[Start of Attachment]

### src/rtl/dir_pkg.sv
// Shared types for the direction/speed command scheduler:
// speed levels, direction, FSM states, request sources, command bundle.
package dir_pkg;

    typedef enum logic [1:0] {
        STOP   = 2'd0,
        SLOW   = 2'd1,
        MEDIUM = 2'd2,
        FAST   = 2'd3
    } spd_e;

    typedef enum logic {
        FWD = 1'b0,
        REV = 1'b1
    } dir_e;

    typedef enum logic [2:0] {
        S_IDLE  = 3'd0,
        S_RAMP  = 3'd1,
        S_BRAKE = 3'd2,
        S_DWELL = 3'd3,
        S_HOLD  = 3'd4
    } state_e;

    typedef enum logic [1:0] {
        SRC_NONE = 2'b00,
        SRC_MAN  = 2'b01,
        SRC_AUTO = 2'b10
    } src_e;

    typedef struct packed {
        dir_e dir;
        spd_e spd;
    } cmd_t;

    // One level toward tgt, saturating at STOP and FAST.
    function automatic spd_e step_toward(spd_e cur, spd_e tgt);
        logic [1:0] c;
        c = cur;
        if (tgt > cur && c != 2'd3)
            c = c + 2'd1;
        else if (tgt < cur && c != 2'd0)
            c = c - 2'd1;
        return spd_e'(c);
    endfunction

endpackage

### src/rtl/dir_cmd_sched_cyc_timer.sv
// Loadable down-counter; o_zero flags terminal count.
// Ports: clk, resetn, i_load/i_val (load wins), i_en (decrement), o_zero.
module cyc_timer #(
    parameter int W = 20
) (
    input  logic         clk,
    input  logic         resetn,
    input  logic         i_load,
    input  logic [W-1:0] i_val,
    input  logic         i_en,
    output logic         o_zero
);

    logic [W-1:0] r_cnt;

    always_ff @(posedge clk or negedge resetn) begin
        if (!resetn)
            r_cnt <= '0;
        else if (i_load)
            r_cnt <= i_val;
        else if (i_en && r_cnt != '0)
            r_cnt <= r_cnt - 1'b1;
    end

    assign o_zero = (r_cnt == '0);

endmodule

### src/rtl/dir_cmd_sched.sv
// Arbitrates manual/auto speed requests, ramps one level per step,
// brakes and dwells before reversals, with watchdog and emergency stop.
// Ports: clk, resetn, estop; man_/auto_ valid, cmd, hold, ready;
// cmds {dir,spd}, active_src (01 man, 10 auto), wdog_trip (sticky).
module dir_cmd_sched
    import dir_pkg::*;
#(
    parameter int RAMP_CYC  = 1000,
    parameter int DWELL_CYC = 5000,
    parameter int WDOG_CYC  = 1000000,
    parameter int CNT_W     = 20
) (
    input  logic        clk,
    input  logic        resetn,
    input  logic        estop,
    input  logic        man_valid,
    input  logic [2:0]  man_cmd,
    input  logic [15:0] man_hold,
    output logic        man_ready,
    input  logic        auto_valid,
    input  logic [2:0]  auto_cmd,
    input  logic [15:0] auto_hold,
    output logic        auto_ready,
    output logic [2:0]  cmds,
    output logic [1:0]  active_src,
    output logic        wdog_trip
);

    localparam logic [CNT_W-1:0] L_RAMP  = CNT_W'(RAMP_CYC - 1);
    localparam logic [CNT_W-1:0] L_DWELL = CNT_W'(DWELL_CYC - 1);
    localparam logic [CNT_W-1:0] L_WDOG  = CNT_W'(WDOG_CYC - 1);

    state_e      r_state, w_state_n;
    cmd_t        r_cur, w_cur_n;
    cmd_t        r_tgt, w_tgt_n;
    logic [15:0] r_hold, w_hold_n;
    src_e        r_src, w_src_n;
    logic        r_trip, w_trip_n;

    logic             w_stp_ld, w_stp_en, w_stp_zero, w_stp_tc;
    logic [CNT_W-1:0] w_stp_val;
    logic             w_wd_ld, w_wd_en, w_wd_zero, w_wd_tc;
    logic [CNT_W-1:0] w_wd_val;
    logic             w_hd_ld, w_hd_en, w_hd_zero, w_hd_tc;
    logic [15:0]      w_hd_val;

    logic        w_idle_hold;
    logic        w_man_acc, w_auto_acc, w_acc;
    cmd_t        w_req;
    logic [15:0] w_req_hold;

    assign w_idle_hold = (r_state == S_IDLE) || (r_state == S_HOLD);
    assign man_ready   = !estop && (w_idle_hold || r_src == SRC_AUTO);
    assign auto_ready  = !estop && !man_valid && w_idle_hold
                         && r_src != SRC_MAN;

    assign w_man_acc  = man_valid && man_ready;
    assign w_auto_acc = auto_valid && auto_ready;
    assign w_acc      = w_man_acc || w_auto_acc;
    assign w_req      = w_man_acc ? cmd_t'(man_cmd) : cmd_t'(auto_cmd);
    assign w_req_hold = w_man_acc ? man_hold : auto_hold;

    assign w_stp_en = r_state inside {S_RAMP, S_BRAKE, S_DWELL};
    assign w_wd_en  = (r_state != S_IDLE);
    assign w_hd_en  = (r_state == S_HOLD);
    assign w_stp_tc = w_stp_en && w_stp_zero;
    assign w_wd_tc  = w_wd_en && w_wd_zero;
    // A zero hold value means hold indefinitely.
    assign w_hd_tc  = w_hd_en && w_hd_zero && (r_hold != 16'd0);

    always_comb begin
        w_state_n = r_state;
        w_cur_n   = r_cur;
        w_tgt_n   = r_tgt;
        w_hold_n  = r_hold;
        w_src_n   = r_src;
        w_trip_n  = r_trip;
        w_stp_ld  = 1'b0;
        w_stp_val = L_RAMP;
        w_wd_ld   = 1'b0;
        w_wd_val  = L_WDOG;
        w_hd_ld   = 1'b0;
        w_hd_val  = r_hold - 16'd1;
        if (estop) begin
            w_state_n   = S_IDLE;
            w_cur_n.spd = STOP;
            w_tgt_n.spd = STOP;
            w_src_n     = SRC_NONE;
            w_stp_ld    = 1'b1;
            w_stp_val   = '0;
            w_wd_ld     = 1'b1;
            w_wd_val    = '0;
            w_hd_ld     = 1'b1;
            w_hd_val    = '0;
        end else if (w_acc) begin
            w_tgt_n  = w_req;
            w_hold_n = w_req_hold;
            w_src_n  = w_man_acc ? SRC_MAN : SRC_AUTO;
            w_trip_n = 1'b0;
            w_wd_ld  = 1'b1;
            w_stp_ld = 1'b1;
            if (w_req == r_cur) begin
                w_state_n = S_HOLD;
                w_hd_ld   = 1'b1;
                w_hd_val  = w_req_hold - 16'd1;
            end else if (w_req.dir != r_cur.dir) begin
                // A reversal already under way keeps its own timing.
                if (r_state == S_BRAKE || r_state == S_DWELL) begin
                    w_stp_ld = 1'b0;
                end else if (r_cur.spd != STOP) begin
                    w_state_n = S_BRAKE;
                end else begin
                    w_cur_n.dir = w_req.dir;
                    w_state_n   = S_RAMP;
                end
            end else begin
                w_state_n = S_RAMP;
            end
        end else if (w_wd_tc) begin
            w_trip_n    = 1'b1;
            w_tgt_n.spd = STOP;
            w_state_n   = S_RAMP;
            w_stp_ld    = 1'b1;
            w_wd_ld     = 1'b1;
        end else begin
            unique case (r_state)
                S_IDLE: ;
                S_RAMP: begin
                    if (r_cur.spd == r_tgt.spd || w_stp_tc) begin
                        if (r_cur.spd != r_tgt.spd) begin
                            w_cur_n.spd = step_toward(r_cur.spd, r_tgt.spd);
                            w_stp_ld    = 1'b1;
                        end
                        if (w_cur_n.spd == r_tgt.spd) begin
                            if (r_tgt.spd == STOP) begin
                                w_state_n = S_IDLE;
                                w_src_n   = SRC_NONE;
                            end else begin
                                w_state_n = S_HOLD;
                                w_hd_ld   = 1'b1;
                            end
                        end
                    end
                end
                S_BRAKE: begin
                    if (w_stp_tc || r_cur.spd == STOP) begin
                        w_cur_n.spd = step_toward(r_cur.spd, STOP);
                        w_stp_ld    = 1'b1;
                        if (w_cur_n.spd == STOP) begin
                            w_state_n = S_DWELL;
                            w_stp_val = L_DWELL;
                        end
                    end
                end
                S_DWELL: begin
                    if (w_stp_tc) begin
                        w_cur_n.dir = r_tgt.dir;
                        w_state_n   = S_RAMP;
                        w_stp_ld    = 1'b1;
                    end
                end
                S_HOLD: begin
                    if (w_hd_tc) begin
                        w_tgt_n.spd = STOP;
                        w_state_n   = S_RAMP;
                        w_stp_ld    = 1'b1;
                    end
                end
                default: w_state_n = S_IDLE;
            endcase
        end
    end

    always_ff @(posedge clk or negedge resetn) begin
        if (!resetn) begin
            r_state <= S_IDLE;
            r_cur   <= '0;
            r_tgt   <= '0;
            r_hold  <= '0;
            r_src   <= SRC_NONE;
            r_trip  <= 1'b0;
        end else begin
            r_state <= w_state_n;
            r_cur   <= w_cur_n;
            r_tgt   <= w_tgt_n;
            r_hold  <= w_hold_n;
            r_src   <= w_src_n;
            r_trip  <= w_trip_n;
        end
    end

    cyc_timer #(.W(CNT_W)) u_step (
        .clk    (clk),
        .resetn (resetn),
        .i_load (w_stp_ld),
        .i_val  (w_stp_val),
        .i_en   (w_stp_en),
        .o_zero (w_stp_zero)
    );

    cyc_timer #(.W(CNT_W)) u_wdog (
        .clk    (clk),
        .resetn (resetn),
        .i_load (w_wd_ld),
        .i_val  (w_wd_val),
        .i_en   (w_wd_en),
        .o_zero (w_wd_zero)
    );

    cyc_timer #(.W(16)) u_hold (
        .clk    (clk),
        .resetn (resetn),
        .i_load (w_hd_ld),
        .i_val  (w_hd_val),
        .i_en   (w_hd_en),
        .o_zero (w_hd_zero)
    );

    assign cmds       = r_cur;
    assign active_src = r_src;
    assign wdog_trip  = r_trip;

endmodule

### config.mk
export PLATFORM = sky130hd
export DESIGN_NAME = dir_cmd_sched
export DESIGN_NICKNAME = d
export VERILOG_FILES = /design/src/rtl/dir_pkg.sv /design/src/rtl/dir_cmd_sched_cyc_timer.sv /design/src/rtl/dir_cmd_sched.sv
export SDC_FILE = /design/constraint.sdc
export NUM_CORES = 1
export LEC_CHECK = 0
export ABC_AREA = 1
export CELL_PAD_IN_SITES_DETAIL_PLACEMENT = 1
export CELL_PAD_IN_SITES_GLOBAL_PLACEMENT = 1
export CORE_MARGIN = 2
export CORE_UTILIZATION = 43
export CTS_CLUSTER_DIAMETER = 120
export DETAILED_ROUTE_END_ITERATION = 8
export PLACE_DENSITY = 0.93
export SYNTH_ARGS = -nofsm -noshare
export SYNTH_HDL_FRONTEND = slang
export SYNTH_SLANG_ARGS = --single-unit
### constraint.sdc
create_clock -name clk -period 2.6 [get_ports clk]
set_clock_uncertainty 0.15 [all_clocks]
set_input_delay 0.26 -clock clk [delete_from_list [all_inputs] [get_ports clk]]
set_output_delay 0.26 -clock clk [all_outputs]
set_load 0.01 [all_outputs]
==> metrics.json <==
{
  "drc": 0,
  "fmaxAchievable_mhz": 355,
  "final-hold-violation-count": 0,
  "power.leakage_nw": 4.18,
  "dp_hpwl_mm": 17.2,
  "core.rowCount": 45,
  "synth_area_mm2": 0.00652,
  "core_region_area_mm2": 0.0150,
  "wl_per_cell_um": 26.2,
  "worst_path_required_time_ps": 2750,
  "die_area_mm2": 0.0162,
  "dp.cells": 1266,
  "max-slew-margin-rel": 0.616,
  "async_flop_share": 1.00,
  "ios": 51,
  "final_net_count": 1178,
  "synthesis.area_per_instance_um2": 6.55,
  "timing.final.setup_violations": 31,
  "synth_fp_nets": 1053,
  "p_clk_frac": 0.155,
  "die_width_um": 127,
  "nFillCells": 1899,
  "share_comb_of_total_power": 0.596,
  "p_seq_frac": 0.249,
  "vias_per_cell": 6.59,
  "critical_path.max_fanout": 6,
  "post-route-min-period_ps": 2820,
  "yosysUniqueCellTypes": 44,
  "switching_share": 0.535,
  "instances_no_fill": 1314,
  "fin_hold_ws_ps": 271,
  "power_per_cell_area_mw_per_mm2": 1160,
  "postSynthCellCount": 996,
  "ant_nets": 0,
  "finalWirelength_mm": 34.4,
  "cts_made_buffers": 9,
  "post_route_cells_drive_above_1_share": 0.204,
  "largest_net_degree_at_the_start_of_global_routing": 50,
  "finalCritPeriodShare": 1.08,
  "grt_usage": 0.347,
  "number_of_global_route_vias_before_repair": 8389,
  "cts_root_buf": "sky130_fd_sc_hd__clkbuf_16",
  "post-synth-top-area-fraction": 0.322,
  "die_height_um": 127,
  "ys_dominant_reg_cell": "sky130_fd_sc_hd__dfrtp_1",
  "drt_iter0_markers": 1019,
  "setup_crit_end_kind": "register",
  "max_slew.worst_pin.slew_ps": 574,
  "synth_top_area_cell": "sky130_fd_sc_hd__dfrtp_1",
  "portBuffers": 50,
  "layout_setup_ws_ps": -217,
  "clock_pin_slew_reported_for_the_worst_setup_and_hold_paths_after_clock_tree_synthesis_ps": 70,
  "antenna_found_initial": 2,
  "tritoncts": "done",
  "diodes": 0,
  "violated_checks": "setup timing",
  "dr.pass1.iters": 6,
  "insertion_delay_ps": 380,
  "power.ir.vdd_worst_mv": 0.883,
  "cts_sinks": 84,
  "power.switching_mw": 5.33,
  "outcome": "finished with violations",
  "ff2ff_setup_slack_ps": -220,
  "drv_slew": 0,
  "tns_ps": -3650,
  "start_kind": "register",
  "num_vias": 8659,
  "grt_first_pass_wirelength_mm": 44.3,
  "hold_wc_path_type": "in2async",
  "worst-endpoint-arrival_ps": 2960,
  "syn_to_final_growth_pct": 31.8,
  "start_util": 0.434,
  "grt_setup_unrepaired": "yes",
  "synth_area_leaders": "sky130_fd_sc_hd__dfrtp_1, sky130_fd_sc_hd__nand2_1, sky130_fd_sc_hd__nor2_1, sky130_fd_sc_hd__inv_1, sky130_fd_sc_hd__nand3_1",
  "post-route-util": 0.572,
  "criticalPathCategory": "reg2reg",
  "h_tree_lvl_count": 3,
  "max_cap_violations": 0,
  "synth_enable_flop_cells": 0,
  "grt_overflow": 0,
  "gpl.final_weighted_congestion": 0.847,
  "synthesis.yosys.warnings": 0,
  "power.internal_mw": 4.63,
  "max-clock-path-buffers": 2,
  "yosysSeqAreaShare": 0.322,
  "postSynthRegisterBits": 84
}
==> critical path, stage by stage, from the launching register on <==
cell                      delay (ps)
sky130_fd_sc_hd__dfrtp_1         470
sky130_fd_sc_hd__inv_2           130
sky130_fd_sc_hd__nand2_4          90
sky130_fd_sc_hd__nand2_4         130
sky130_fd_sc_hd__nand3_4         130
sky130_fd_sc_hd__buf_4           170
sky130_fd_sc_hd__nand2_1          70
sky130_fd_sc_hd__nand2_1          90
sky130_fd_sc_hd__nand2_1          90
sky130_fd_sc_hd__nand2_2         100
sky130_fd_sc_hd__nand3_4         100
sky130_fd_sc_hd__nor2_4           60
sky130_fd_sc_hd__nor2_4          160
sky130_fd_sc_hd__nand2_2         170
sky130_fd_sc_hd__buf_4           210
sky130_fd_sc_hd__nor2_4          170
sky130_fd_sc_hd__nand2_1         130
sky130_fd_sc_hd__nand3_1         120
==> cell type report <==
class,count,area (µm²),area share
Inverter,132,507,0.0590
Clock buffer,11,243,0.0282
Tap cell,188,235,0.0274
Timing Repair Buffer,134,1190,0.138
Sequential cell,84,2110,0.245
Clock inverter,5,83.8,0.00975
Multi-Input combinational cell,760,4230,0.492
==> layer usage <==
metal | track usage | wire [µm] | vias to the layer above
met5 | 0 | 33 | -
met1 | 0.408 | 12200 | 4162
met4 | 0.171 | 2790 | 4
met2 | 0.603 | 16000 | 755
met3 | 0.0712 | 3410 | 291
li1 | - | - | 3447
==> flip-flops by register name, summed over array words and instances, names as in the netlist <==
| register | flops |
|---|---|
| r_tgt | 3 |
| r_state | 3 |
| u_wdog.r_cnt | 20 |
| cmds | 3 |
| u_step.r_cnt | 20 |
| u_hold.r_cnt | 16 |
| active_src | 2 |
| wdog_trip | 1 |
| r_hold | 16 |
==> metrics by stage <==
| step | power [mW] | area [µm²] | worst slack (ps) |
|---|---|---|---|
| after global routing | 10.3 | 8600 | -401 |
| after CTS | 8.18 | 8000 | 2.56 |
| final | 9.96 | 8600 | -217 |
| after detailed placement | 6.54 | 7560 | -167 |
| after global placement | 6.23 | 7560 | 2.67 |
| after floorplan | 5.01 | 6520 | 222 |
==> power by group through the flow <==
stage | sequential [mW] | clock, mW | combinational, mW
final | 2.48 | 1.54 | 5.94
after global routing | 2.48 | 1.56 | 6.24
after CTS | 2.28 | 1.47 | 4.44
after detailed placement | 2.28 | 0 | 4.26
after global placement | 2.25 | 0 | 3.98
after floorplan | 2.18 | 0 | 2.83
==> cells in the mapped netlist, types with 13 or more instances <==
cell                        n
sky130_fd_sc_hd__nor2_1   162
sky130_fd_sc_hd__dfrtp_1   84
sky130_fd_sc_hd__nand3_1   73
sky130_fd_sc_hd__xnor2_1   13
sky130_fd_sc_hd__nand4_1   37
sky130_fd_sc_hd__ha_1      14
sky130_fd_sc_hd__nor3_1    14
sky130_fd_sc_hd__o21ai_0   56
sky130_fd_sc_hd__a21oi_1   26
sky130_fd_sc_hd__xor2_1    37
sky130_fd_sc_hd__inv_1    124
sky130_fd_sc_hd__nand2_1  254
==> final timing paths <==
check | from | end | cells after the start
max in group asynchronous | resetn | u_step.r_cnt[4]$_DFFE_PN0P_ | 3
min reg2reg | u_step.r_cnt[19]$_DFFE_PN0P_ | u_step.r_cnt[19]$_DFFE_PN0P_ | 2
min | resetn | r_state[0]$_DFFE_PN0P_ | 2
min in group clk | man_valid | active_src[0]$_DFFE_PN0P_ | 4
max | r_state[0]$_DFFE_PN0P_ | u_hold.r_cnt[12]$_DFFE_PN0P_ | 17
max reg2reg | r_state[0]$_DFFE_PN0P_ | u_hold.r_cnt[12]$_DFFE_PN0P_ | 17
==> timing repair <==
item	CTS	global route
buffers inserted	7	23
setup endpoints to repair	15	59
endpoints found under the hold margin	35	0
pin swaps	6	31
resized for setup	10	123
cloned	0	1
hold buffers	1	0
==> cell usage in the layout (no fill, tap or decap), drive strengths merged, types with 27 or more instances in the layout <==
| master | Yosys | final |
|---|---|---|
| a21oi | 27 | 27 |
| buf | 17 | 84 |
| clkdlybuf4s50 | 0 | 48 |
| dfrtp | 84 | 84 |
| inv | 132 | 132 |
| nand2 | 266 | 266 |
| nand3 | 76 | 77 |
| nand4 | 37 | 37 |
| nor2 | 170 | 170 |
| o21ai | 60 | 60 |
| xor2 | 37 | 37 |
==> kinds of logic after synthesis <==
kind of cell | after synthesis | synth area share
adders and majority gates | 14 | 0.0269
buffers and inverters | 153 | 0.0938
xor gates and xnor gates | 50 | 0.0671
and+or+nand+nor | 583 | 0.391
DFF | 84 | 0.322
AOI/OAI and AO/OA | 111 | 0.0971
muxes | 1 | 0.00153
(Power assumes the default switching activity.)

[End of Attachment]
[Start of Attachment]

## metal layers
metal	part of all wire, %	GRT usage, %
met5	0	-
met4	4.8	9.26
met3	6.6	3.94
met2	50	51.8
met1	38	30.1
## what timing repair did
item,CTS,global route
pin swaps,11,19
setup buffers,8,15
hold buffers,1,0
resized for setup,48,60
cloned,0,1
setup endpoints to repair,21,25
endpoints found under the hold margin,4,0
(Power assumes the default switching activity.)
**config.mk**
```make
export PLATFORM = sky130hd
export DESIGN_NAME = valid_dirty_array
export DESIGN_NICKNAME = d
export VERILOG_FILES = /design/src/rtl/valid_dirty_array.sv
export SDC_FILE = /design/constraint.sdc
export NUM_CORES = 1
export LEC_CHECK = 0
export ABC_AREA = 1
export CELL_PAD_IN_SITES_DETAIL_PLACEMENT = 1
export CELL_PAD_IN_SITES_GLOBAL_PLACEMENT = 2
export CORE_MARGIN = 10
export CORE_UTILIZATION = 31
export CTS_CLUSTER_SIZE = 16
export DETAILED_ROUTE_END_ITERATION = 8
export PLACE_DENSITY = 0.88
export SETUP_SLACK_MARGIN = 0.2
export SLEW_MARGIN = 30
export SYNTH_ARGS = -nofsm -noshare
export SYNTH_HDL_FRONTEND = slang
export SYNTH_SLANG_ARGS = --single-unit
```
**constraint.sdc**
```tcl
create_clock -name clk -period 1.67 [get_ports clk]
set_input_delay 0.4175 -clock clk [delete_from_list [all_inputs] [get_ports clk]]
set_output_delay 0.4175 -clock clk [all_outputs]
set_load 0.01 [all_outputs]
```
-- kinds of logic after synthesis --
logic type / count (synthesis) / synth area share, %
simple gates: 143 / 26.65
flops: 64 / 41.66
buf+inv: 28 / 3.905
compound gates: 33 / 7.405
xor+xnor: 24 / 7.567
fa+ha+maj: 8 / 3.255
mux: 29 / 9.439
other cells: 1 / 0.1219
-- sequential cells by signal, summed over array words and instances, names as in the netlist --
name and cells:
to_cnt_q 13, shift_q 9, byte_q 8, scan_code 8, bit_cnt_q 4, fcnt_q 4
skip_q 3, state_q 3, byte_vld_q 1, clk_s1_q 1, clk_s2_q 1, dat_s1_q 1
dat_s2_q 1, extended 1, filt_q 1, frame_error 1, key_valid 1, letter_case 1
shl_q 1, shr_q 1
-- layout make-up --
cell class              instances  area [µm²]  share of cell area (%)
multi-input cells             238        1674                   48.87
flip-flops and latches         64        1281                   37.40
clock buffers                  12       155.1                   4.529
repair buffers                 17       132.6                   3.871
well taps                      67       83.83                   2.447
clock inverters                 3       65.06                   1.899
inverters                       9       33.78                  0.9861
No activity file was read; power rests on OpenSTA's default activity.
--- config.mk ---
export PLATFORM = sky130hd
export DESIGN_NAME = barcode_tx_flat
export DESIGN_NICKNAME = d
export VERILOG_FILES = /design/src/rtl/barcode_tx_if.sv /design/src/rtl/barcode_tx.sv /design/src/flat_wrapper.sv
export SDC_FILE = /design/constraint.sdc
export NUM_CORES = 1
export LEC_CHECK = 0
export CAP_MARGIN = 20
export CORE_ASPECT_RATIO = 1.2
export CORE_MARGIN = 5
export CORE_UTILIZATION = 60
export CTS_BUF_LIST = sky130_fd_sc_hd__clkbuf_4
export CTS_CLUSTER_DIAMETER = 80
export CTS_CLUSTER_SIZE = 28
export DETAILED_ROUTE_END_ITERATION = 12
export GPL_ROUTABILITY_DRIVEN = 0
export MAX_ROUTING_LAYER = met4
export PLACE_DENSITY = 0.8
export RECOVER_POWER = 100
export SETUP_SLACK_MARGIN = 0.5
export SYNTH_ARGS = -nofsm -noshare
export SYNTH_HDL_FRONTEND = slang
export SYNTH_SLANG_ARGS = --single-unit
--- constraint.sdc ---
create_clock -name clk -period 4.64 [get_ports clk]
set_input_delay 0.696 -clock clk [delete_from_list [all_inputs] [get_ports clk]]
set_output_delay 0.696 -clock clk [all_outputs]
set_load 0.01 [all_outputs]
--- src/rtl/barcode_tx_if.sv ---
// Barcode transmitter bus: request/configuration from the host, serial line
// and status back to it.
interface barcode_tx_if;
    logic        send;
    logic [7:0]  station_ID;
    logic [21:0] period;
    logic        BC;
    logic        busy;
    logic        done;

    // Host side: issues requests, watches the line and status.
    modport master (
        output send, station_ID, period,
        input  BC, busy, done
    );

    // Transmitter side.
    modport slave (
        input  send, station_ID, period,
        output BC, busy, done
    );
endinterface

[End of Attachment]

▸ **EXERCISE DIRECTIONS**
From the listing above, output exactly the run of lines that starts with the line containing "## metal layers" and ends with the line containing "fa+ha+maj: 8 / 3.255".

▸ **WRITTEN ANSWER**
## metal layers
metal	part of all wire, %	GRT usage, %
met5	0	-
met4	4.8	9.26
met3	6.6	3.94
met2	50	51.8
met1	38	30.1
## what timing repair did
item,CTS,global route
pin swaps,11,19
setup buffers,8,15
hold buffers,1,0
resized for setup,48,60
cloned,0,1
setup endpoints to repair,21,25
endpoints found under the hold margin,4,0
(Power assumes the default switching activity.)
**config.mk**
```make
export PLATFORM = sky130hd
export DESIGN_NAME = valid_dirty_array
export DESIGN_NICKNAME = d
export VERILOG_FILES = /design/src/rtl/valid_dirty_array.sv
export SDC_FILE = /design/constraint.sdc
export NUM_CORES = 1
export LEC_CHECK = 0
export ABC_AREA = 1
export CELL_PAD_IN_SITES_DETAIL_PLACEMENT = 1
export CELL_PAD_IN_SITES_GLOBAL_PLACEMENT = 2
export CORE_MARGIN = 10
export CORE_UTILIZATION = 31
export CTS_CLUSTER_SIZE = 16
export DETAILED_ROUTE_END_ITERATION = 8
export PLACE_DENSITY = 0.88
export SETUP_SLACK_MARGIN = 0.2
export SLEW_MARGIN = 30
export SYNTH_ARGS = -nofsm -noshare
export SYNTH_HDL_FRONTEND = slang
export SYNTH_SLANG_ARGS = --single-unit
```
**constraint.sdc**
```tcl
create_clock -name clk -period 1.67 [get_ports clk]
set_input_delay 0.4175 -clock clk [delete_from_list [all_inputs] [get_ports clk]]
set_output_delay 0.4175 -clock clk [all_outputs]
set_load 0.01 [all_outputs]
```
-- kinds of logic after synthesis --
logic type / count (synthesis) / synth area share, %
simple gates: 143 / 26.65
flops: 64 / 41.66
buf+inv: 28 / 3.905
compound gates: 33 / 7.405
xor+xnor: 24 / 7.567
fa+ha+maj: 8 / 3.255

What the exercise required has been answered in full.